*YOUR INSTRUCTIONS*. Go to the line containing "floorplan.initialDensity = 0.520" in the records below and print it and every following line exactly, on through the line containing "3_3_place_gp,isr[6],isr[5],260", then stop.

*INFORMATION SUPPLIED*.
--- START ---
==> config.mk <==
export PLATFORM = sky130hd
export DESIGN_NAME = interrupt_ack_control
export DESIGN_NICKNAME = d
export VERILOG_FILES = /design/src/rtl/interrupt_ack_control.sv
export SDC_FILE = /design/constraint.sdc
export NUM_CORES = 1
export LEC_CHECK = 0
export BUFFER_PORTS_ARGS = -buffer_cell sky130_fd_sc_hd__buf_2
export CAP_MARGIN = 20
export CORE_MARGIN = 2
export CORE_UTILIZATION = 45
export DETAILED_ROUTE_END_ITERATION = 7
export GPL_TIMING_DRIVEN = 0
export PLACE_DENSITY = 0.72
export SYNTH_ARGS = -nofsm -noshare
export SYNTH_HDL_FRONTEND = slang
export SYNTH_SLANG_ARGS = --single-unit
==> constraint.sdc <==
create_clock -name clk -period 2.45 [get_ports clk]
set_clock_uncertainty 0.05 [all_clocks]
set_input_delay 0.3675 -clock clk [delete_from_list [all_inputs] [get_ports clk]]
set_output_delay 0.3675 -clock clk [all_outputs]
set_load 0.03 [all_outputs]
==> src/rtl/interrupt_ack_control.sv <==
// In-service tracking and two-pulse INTA acknowledge for an 8-line interrupt controller.
// Owns the ISR, drives INT to the CPU and returns the vector byte on the second INTA.
module interrupt_ack_control #(
  parameter int NUM_IR = 8
) (
  input  logic       clk,
  input  logic       reset,
  input  logic [7:0] irq_pending,
  input  logic [2:0] highest_num,
  input  logic       inta_pulse,
  input  logic       eoi_valid,
  input  logic       eoi_specific,
  input  logic [2:0] eoi_level,
  input  logic       aeoi,
  input  logic [4:0] vector_base,
  output logic       int_out,
  output logic [7:0] isr,
  output logic [7:0] clear_irr,
  output logic [7:0] data_out,
  output logic       data_out_en
);

  typedef enum logic {IDLE = 1'b0, WAIT2 = 1'b1} state_t;

  state_t     state_reg, state_next;
  logic [2:0] level_reg, level_next;
  logic       spurious_reg, spurious_next;
  logic       int_next;
  logic [7:0] isr_next;
  logic [7:0] clear_irr_next;
  logic [7:0] data_out_next;
  logic       data_out_en_next;

  logic [3:0] lowest_isr;
  logic       req_ok;
  logic [7:0] eoi_clear;
  logic [7:0] isr_after_eoi;

  // Lowest set ISR bit is the highest-priority level in service; 8 means none.
  always_comb begin
    lowest_isr = 4'd8;
    for (int i = NUM_IR - 1; i >= 0; i--) begin
      if (isr[i]) lowest_isr = 4'(i);
    end
  end

  assign req_ok = (irq_pending != 8'h00) && ({1'b0, highest_num} < lowest_isr);

  // EOI target is always chosen from the pre-update ISR.
  always_comb begin
    eoi_clear = 8'h00;
    if (eoi_valid) begin
      if (eoi_specific)
        eoi_clear[eoi_level] = 1'b1;
      else if (lowest_isr != 4'd8)
        eoi_clear[lowest_isr[2:0]] = 1'b1;
    end
  end

  assign isr_after_eoi = isr & ~eoi_clear;

  always_comb begin
    state_next       = state_reg;
    level_next       = level_reg;
    spurious_next    = spurious_reg;
    int_next         = 1'b0;
    isr_next         = isr_after_eoi;
    clear_irr_next   = 8'h00;
    data_out_next    = data_out;
    data_out_en_next = 1'b0;

    case (state_reg)
      IDLE: begin
        int_next = req_ok;
        if (inta_pulse) begin
          int_next   = 1'b0;
          state_next = WAIT2;
          if (req_ok) begin
            level_next                = highest_num;
            isr_next[highest_num]     = 1'b1;
            clear_irr_next[highest_num] = 1'b1;
          end else begin
            level_next    = 3'd7;
            spurious_next = 1'b1;
          end
        end
      end
      WAIT2: begin
        if (inta_pulse) begin
          data_out_next    = {vector_base, level_reg};
          data_out_en_next = 1'b1;
          if (aeoi && !spurious_reg) isr_next[level_reg] = 1'b0;
          spurious_next = 1'b0;
          state_next    = IDLE;
        end
      end
      default: state_next = IDLE;
    endcase
  end

  always_ff @(posedge clk) begin
    if (reset) begin
      state_reg    <= IDLE;
      level_reg    <= 3'd0;
      spurious_reg <= 1'b0;
      int_out      <= 1'b0;
      isr          <= 8'h00;
      clear_irr    <= 8'h00;
      data_out     <= 8'h00;
      data_out_en  <= 1'b0;
    end else begin
      state_reg    <= state_next;
      level_reg    <= level_next;
      spurious_reg <= spurious_next;
      int_out      <= int_next;
      isr          <= isr_next;
      clear_irr    <= clear_irr_next;
      data_out     <= data_out_next;
      data_out_en  <= data_out_en_next;
    end
  end

endmodule

==> impl_metrics.toml, run 1 <==
[run_status]
outcome = "complete, no violations"

[synth]
total_nets_after_synthesis = 207
synth.yosys.seq_area_share = 0.394
synth-edff-count = 0
synthTopCellsByArea = "sky130_fd_sc_hd__dfxtp_1 (39%), sky130_fd_sc_hd__nor2_1 (6.2%), sky130_fd_sc_hd__mux2i_1 (5.1%), sky130_fd_sc_hd__ha_1 (4.8%), sky130_fd_sc_hd__o31ai_1 (4.3%)"
synth_top_flop_cell = "sky130_fd_sc_hd__dfxtp_1"
synth.avg_cell_area_um2 = 8.95
synthesis.instances = 176
synth_top_area_cell = "sky130_fd_sc_hd__dfxtp_1"
synth.most_common_cell = "sky130_fd_sc_hd__dfxtp_1"
synthesized_cell_area_um2 = 1580
ys_warn_count = 0
synth_largest_type_area_fraction = 0.394
synth_top_cells_by_count = "sky130_fd_sc_hd__dfxtp_1 (31), sky130_fd_sc_hd__nor2_1 (26), sky130_fd_sc_hd__nand2_1 (10)"
synth-seq-cells = 31
synth_cell_type_count = 45
ys_async_sr_fraction = 0

[place]
dpl_worst_slack_ps = 179
placed_cells = 271
placedInstanceArea_um2 = 1880
place.port_buffers = 49
place_congestion = 0.880
detailedPlacementHpwl_um = 2780

[timing]
post-route-period-util = 0.883
period_needed_ps = 2160
final-max-slew-violation-count = 0
worst_slack_ps = 285
whs_ps = 219
finalSetupViolCount = 0
rsz0062_at_grt = "false"
relSlewSlack = 0.630
final_hold_violation_count = 0
worstMarginPinSlew_ps = 554
fmax_mhz = 462
setup_tns_ps = 0

[min_path]
hold_path_end = "data_out[7]"
whs_path_depth = 3
min_path_type = "in -> reg"
timing.hold.worst.start = "vector_base[4]"

[routing]
dr.first_iter.drc_count = 68
detail_route.vias_per_cell = 5.40
antenna_violating_nets_post_route = 0
first_pass_iters = 4
drcViolationCount = 0
finalWirelength_um = 3590
routed_via_count = 1506
detail_route.wl_per_cell_um = 12.9

[cts]
worst_skew_pair.late_latency_ps = 330
clockBufferDepth = 2
cts.root.buffer_cell = "sky130_fd_sc_hd__clkbuf_4"
tritoncts_num_sinks = 31
cts_buffers = 5
post_cts_buffers = 0
tritoncts = "built"
clkSlewWorstSetupHoldPaths_ps = 90
htree_levels = 2

[layout]
largestRegisters = "clear_irr x8, data_out x8, isr x8"
syn_to_final_growth_pct = 24.7
design_area_um2 = 1960
instances_no_fill = 279
antennaDiodeCount = 0
ratio_of_cells_with_drive_above_1_in_the_final_layout = 0.305
fillers = 327
finalCoreUtilization = 0.589
fin_nets = 263

[power_and_ir_drop]
power.density_cell_area_nw_per_um2 = 579
power.ir.vdd_worst_v = 0.000457
report.power.total_mw = 1.14
p_leak_nw = 0.861

[setup_path]
cp_slowest_stage_delay_ps = 350
path_cells = "nor2_2 > nor3_2 > o31ai_1 > ha_1 > a21boi_0 > o211ai_1 > o21ai_2 > buf_6 > o31a_1"
setup.reg_to_reg.worst_slack_ps = 290
timing.rr.start = "isr[6]"
critical_path.startpoint_type = "flop"
timing.reg2reg.worst_path_depth = 9
timing.rr.end = "level_reg[0]"
cpMaxStageDelayCell = "sky130_fd_sc_hd__dfxtp_1"
critPathCaptureType = "flop"
timing.critical_path.fanout_max = 10
arrival_ps = 2320
worstPathRequired_ps = 2610
timing_worst_setup_path_type = "reg -> reg"

[global_route]
grt_pass1_vias = 1295
overflow = 0
grt_antenna_before_repair = 0
overall_global_routing_usage = 0.187
grt_start_max_net_pins = 11
wire_length_of_the_first_global_routing_pass_um = 5950

[floorplan]
floorplan.initialDensity = 0.472
rows = 21
dieHeight_um = 63.2
die_width_um = 63.2
boundaryPins = 51
dieArea_um2 = 3990
core_um2 = 3340

[job]
drv.max_cap_violation_count = 0
==> critical path: cells and delay by family (launching register included) <==
family / cells / cell delay, ps
flops: 1 / 350
fa+ha+maj: 1 / 270
compound gates: 5 / 930
buf+inv: 1 / 160
simple gates: 2 / 300
==> report_power, final <==
| group | total [mW] | switching (mW) | internal [mW] | leakage, nW |
|---|---|---|---|---|
| sequential | 0.550 | 0.0229 | 0.527 | 0.252 |
| clock | 0.331 | 0.162 | 0.169 | 0.0386 |
| combinational | 0.257 | 0.157 | 0.0999 | 0.570 |
==> layout by cell type (no fill, tap or decap), types with 3 or more instances in the layout <==
master                     netlist  final
sky130_fd_sc_hd__ha_1            6      6
sky130_fd_sc_hd__o311ai_0        3      3
sky130_fd_sc_hd__clkbuf_4        1      6
sky130_fd_sc_hd__nand2_1        10     10
sky130_fd_sc_hd__clkbuf_1        5      6
sky130_fd_sc_hd__inv_1           6      6
sky130_fd_sc_hd__nand2b_1        5      5
sky130_fd_sc_hd__nand3_1         4      4
sky130_fd_sc_hd__nor2b_1         4      4
sky130_fd_sc_hd__o21ai_0         3      3
sky130_fd_sc_hd__o31ai_1         9      7
sky130_fd_sc_hd__o31a_1          3      3
sky130_fd_sc_hd__nor3_1          9      8
sky130_fd_sc_hd__o211ai_1        3      3
sky130_fd_sc_hd__buf_2           0     49
sky130_fd_sc_hd__dfxtp_1        31     31
sky130_fd_sc_hd__nand4_1         3      3
sky130_fd_sc_hd__mux2i_1         8      8
sky130_fd_sc_hd__a21oi_1         3      3
sky130_fd_sc_hd__nor2_1         26     25
sky130_fd_sc_hd__nor4_1          5      5
==> repair_timing <==
| item | 4_1_cts | 5_1_grt |
|---|---|---|
| resized for setup | 0 | 4 |
| setup endpoints to repair | 0 | 6 |
| hold buffers | 0 | 0 |
==> cell families after synthesis <==
| family | after synthesis | synth area share |
|---|---|---|
| DFF | 31 | 0.394 |
| adders and majority gates | 6 | 0.0477 |
| AOI/OAI and AO/OA | 41 | 0.207 |
| buffers and inverters | 16 | 0.0540 |
| and+or+nand+nor | 74 | 0.247 |
| muxes | 8 | 0.0508 |
==> how the worst max path moves through the flow <==
| stage | start | to | cells past startpoint |
|---|---|---|---|
| CTS | isr[6] | isr[7] | 9 |
| global placement | isr[6] | isr[6] | 9 |
| detailed placement | isr[6] | isr[7] | 9 |
| global route | isr[6] | isr[7] | 9 |
| finish | isr[6] | level_reg[0] | 9 |
| floorplan | isr[7] | level_reg[0] | 9 |
==> routing by layer <==
| metal | track usage | routed length (um) |
|---|---|---|
| met1 | 0.249 | 1730 |
| met2 | 0.274 | 1590 |
| met3 | 0.0607 | 234 |
| met4 | 0.0833 | 40 |
| met5 | 0 | 0 |
==> layout make-up <==
class                      count  area [um^2]  area share
buffer                         9         58.8      0.0299
clock buffer                   8         68.8      0.0350
inverter                       7         26.3      0.0134
multi-input combinational    129          887       0.452
sequential                    31          621       0.316
tap                           46         57.6      0.0293
timing repair buffer          49          245       0.125
No activity file was read; power rests on OpenSTA's default activity.
==> run 2, diff against run 1 <==
--- a/config.mk
+++ b/config.mk
@@ -12,6 +12,7 @@
 export DETAILED_ROUTE_END_ITERATION = 7
 export GPL_TIMING_DRIVEN = 0
 export PLACE_DENSITY = 0.72
+export RECOVER_POWER = 25
 export SYNTH_ARGS = -nofsm -noshare
 export SYNTH_HDL_FRONTEND = slang
 export SYNTH_SLANG_ARGS = --single-unit
==> impl_metrics.toml, run 2 (same netlist as run 1, synthesis figures left out) <==
[run_status]
outcome = "complete, no violations"

[layout]
antennaDiodeCount = 0
largestRegisters = "clear_irr x8, data_out x8, isr x8"
syn_to_final_growth_pct = 23.7
ratio_of_cells_with_drive_above_1_in_the_final_layout = 0.249
finalCoreUtilization = 0.584
design_area_um2 = 1950
final-seq-area_um2 = 621
instances_no_fill = 279
multi_input_comb_area_um2 = 887
layout.cells.most_common_list = "sky130_fd_sc_hd__buf_2 (36), sky130_fd_sc_hd__dfxtp_1 (31), sky130_fd_sc_hd__nor2_1 (25)"
mostFrequentLayoutCell = "sky130_fd_sc_hd__buf_2"
fillers = 335
fin_nets = 263

[global_route]
overflow = 0
grt_antenna_before_repair = 0
wire_length_of_the_first_global_routing_pass_um = 5950
overall_global_routing_usage = 0.187
grt_pass1_vias = 1295
grt_start_max_net_pins = 11

[power_and_ir_drop]
power.ir.vdd_worst_v = 0.000457
power.density_cell_area_nw_per_um2 = 583
report.power.total_mw = 1.14
p_leak_nw = 0.805

[timing]
worst_slack_ps = 285
relSlewSlack = 0.631
final_hold_violation_count = 0
post-route-period-util = 0.883
worstMarginPinSlew_ps = 554
finalSetupViolCount = 0
fmax_mhz = 462
final-max-slew-violation-count = 0
rsz0062_at_grt = "false"
whs_ps = 219
period_needed_ps = 2160
setup_tns_ps = 0

[cts]
tritoncts = "built"
worst_skew_pair.late_latency_ps = 330
cts.root.buffer_cell = "sky130_fd_sc_hd__clkbuf_4"
htree_levels = 2
clockBufferDepth = 2
tritoncts_num_sinks = 31
cts_buffers = 5
clkSlewWorstSetupHoldPaths_ps = 90
post_cts_hold_fix_bufs = 0

[routing]
first_pass_iters = 4
antenna_violating_nets_post_route = 0
routed_via_count = 1507
dr.first_iter.drc_count = 68
detail_route.wl_per_cell_um = 12.9
finalWirelength_um = 3600
detail_route.vias_per_cell = 5.40
drcViolationCount = 0

[min_path]
timing.hold.worst.start = "vector_base[4]"
min_path_type = "in -> reg"
hold_path_end = "data_out[7]"
whs_path_depth = 3

[floorplan]
die_width_um = 63.2
rows = 21
floorplan.initialDensity = 0.472
dieHeight_um = 63.2
core_um2 = 3340
boundaryPins = 51
dieArea_um2 = 3990

[place]
placedInstanceArea_um2 = 1880
dpl_worst_slack_ps = 179
place.port_buffers = 49
placed_cells = 271
place_congestion = 0.880
detailedPlacementHpwl_um = 2780

[setup_path]
worstPathRequired_ps = 2610
timing.rr.end = "level_reg[0]"
setup.reg_to_reg.worst_slack_ps = 290
arrival_ps = 2320
critical_path.startpoint_type = "flop"
timing.rr.start = "isr[6]"
timing_worst_setup_path_type = "reg -> reg"
critPathCaptureType = "flop"
timing.critical_path.fanout_max = 10
timing.reg2reg.worst_path_depth = 9

[job]
drv.max_cap_violation_count = 0
-- run 2: cell count changes in the layout (fill, tap and decap cells not counted), sizes merged --
cell,delta
clkbuf,+13
buf,-13
-- run 2: final cells by class --
class                           instances  area share
Timing Repair Buffer                   49       0.118
Multi-Input combinational cell        129       0.455
Buffer                                  9      0.0302
Sequential cell                        31       0.319
Inverter                                7      0.0135
Clock buffer                            8      0.0353
Tap cell                               46      0.0295
-- run 2: metal layers --
layer | GRT usage | vias up | share of wire
met5 | 0 | - | 0
met4 | 0.0833 | 0 | 0.011
met3 | 0.0607 | 5 | 0.067
met2 | 0.274 | 49 | 0.44
met1 | 0.249 | 682 | 0.48
li1 | - | 771 | -
-- run 2: worst max-delay path: stages, from the launching register on --
cell and delay (ps):
sky130_fd_sc_hd__dfxtp_1 350, sky130_fd_sc_hd__nor2_2 220, sky130_fd_sc_hd__nor3_2 80, sky130_fd_sc_hd__o31ai_1 230
sky130_fd_sc_hd__ha_1 270, sky130_fd_sc_hd__a21boi_0 120, sky130_fd_sc_hd__o211ai_1 210, sky130_fd_sc_hd__o21ai_2 120
sky130_fd_sc_hd__buf_6 160, sky130_fd_sc_hd__o31a_1 250
-- run 2: where the power goes --
group	leakage, nW	switching, mW	total (mW)	internal (mW)
Sequential	0.252	0.0230	0.550	0.527
Clock	0.0386	0.162	0.331	0.169
Combinational	0.514	0.157	0.255	0.0980
Total	0.805	0.342	1.14	0.794
-- run 2: repair_timing --
| action | in CTS | in global routing |
|---|---|---|
| resized for setup | 0 | 4 |
| hold endpoints to repair | 0 | 0 |
| endpoints found under the setup margin | 0 | 6 |
| setup buffers | 0 | 0 |
-- run 2: how the worst max path moves through the flow --
stage                 from            to  cells after the start
CTS                 isr[6]        isr[7]                      9
floorplan           isr[7]  level_reg[0]                      9
detailed placement  isr[6]        isr[7]                      9
finish              isr[6]  level_reg[0]                      9
global placement    isr[6]        isr[6]                      9
global route        isr[6]        isr[7]                      9
==> run 3, diff against run 2 <==
--- a/config.mk
+++ b/config.mk
@@ -8,10 +8,10 @@
 export BUFFER_PORTS_ARGS = -buffer_cell sky130_fd_sc_hd__buf_2
 export CAP_MARGIN = 20
 export CORE_MARGIN = 2
-export CORE_UTILIZATION = 45
+export CORE_UTILIZATION = 50
 export DETAILED_ROUTE_END_ITERATION = 7
 export GPL_TIMING_DRIVEN = 0
-export PLACE_DENSITY = 0.72
+export PLACE_DENSITY = 0.79
 export RECOVER_POWER = 25
 export SYNTH_ARGS = -nofsm -noshare
 export SYNTH_HDL_FRONTEND = slang
==> impl_metrics.toml, run 3 (same netlist as run 1, synthesis figures left out) <==
[min_path]
whs_path_depth = 2
min_path_type = "in -> reg"
timing.hold.worst.start = "highest_num[0]"
hold_path_end = "clear_irr[2]"

[setup_path]
crit_cells = 9
timing.critical_path.buf_inv = 1
timing.reg2reg.worst_path_depth = 9
kind_of_cell_adding_the_most_delay_to_the_critical_path = "compound AO/OA/AOI/OAI gates"
timing.critical_path.fanout_max = 10
worstPathRequired_ps = 2640
timing.rr.end = "isr[1]"
path_cells = "nor2_2 > nor3_1 > o31ai_1 > ha_1 > a21boi_0 > o211ai_1 > o21ai_2 > buf_6 > o41ai_2"
critical_path.startpoint_type = "flop"
critPathCaptureType = "flop"
cpMaxStageDelayCell = "sky130_fd_sc_hd__dfxtp_1"
cp_slowest_stage_delay_ps = 410
timing_worst_setup_path_type = "reg -> reg"
setup.reg_to_reg.worst_slack_ps = 250
timing.rr.start = "isr[7]"
arrival_ps = 2390

[layout]
layout.cells.most_common_list = "sky130_fd_sc_hd__buf_2 (36), sky130_fd_sc_hd__dfxtp_1 (31), sky130_fd_sc_hd__nor2_1 (25)"
fillers = 281
mostFrequentLayoutCell = "sky130_fd_sc_hd__buf_2"
ratio_of_cells_with_drive_above_1_in_the_final_layout = 0.240
antennaDiodeCount = 0
largestRegisters = "clear_irr x8, data_out x8, isr x8"
syn_to_final_growth_pct = 22.8
fin_nets = 263

[cts]
cts.root.buffer_cell = "sky130_fd_sc_hd__clkbuf_4"
worst_skew_pair.late_latency_ps = 340
tritoncts_num_sinks = 31
post_cts_hold_fix_bufs = 0
cts_buffers = 5
clockBufferDepth = 2
clkSlewWorstSetupHoldPaths_ps = 100
tritoncts = "built"
htree_levels = 2

[timing]
final-max-slew-violation-count = 0
relSlewSlack = 0.620
worstMarginPinSlew_ps = 571
post-route-period-util = 0.898
fmax_mhz = 454
worst_slack_ps = 249
finalSetupViolCount = 0
rsz0062_at_grt = "false"
period_needed_ps = 2200
setup_tns_ps = 0
whs_ps = 211
final_hold_violation_count = 0

[power_and_ir_drop]
p_leak_nw = 0.795
report.power.total_mw = 1.15
power.ir.vdd_worst_v = 0.000337
power.density_cell_area_nw_per_um2 = 596

[global_route]
grt_antenna_before_repair = 0
grt_start_max_net_pins = 11
wire_length_of_the_first_global_routing_pass_um = 5980
grt_pass1_vias = 1333
overall_global_routing_usage = 0.223
overflow = 0

[routing]
drcViolationCount = 0
detail_route.wl_per_cell_um = 13.1
antenna_violating_nets_post_route = 0
finalWirelength_um = 3620
dr.first_iter.drc_count = 70
routed_via_count = 1506
detail_route.vias_per_cell = 5.44
first_pass_iters = 4

[job]
drv.max_cap_violation_count = 0

[place]
place_congestion = 0.909
detailedPlacementHpwl_um = 2690
place.port_buffers = 49
dpl_worst_slack_ps = 236

[floorplan]
boundaryPins = 51
die_width_um = 60.1
dieHeight_um = 60.1
dieArea_um2 = 3620
core_um2 = 3030
floorplan.initialDensity = 0.520
rows = 20

[run_status]
outcome = "complete, no violations"
[run 3: repair_timing]
item,CTS,global route
setup buffers,0,0
resized for setup,0,1
setup endpoints to repair,0,2
[run 3: layer usage]
layer / vias up / track usage / share of wire
li1: 768 / - / -
met4: 0 / 0.0762 / 0.0094
met2: 61 / 0.346 / 0.46
met1: 672 / 0.296 / 0.46
met3: 5 / 0.0649 / 0.079
met5: - / 0 / 0
[run 3: worst max-delay path by stage]
stage,from,end,slack (ps)
2_1_floorplan,isr[7],level_reg[0],240
3_3_place_gp,isr[6],isr[5],260
3_5_place_dp,isr[6],isr[1],240
4_1_cts,isr[6],isr[1],200
5_1_grt,isr[7],isr[7],60
6_report,isr[7],isr[1],250
[run 3: final cells by class]
cell class                      count  area [um^2]  area share
Buffer                              9         58.8      0.0304
Clock buffer                        7         65.1      0.0336
Tap cell                           44         55.1      0.0285
Timing Repair Buffer               49          229       0.118
Sequential cell                    31          621       0.321
Clock inverter                      1         7.51     0.00388
Inverter                            7         26.3      0.0136
Multi-Input combinational cell    129          872       0.451
[run 3: through the flow]
| step | utilization | std cells | cell area, um^2 |
|---|---|---|---|
| 4_1_cts | 0.643 | 277 | 1950 |
| 3_5_place_dp | 0.619 | 269 | 1880 |
| 3_3_place_gp | 0.619 | 269 | 1880 |
| 5_1_grt | 0.639 | 277 | 1930 |
| 6_report | 0.639 | 277 | 1930 |
| 2_1_floorplan | - | 176 | 1580 |
[run 3: power by group]
group	leakage [nW]	internal, mW	switching [mW]	total (mW)
Combinational	0.505	0.0977	0.155	0.253
Sequential	0.252	0.527	0.0236	0.551
Clock	0.0375	0.168	0.181	0.349
Total	0.795	0.793	0.360	1.15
--- END ---
*SOLUTION TO THE PROBLEM*.
floorplan.initialDensity = 0.520
rows = 20

[run_status]
outcome = "complete, no violations"
[run 3: repair_timing]
item,CTS,global route
setup buffers,0,0
resized for setup,0,1
setup endpoints to repair,0,2
[run 3: layer usage]
layer / vias up / track usage / share of wire
li1: 768 / - / -
met4: 0 / 0.0762 / 0.0094
met2: 61 / 0.346 / 0.46
met1: 672 / 0.296 / 0.46
met3: 5 / 0.0649 / 0.079
met5: - / 0 / 0
[run 3: worst max-delay path by stage]
stage,from,end,slack (ps)
2_1_floorplan,isr[7],level_reg[0],240
3_3_place_gp,isr[6],isr[5],260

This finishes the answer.